Dataset excerpts

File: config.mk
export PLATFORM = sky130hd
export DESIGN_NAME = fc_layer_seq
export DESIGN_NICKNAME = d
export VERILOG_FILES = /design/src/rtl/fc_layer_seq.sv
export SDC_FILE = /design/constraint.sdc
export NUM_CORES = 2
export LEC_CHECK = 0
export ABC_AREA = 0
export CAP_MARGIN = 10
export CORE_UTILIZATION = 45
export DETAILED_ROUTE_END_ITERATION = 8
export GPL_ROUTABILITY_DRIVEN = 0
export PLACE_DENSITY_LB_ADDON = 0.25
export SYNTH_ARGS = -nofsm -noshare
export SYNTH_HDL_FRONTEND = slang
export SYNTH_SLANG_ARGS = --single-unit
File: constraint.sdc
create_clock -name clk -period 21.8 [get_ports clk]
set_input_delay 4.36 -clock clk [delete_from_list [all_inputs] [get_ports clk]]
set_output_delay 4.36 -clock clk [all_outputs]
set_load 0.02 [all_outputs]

| WHAT YOU HAVE TO DO |
When you answer, set down the entries above precisely as they read.

| OUTPUT FOR THIS EXERCISE |
File: config.mk
export PLATFORM = sky130hd
export DESIGN_NAME = fc_layer_seq
export DESIGN_NICKNAME = d
export VERILOG_FILES = /design/src/rtl/fc_layer_seq.sv
export SDC_FILE = /design/constraint.sdc
export NUM_CORES = 2
export LEC_CHECK = 0
export ABC_AREA = 0
export CAP_MARGIN = 10
export CORE_UTILIZATION = 45
export DETAILED_ROUTE_END_ITERATION = 8
export GPL_ROUTABILITY_DRIVEN = 0
export PLACE_DENSITY_LB_ADDON = 0.25
export SYNTH_ARGS = -nofsm -noshare
export SYNTH_HDL_FRONTEND = slang
export SYNTH_SLANG_ARGS = --single-unit
File: constraint.sdc
create_clock -name clk -period 21.8 [get_ports clk]
set_input_delay 4.36 -clock clk [delete_from_list [all_inputs] [get_ports clk]]
set_output_delay 4.36 -clock clk [all_outputs]
set_load 0.02 [all_outputs]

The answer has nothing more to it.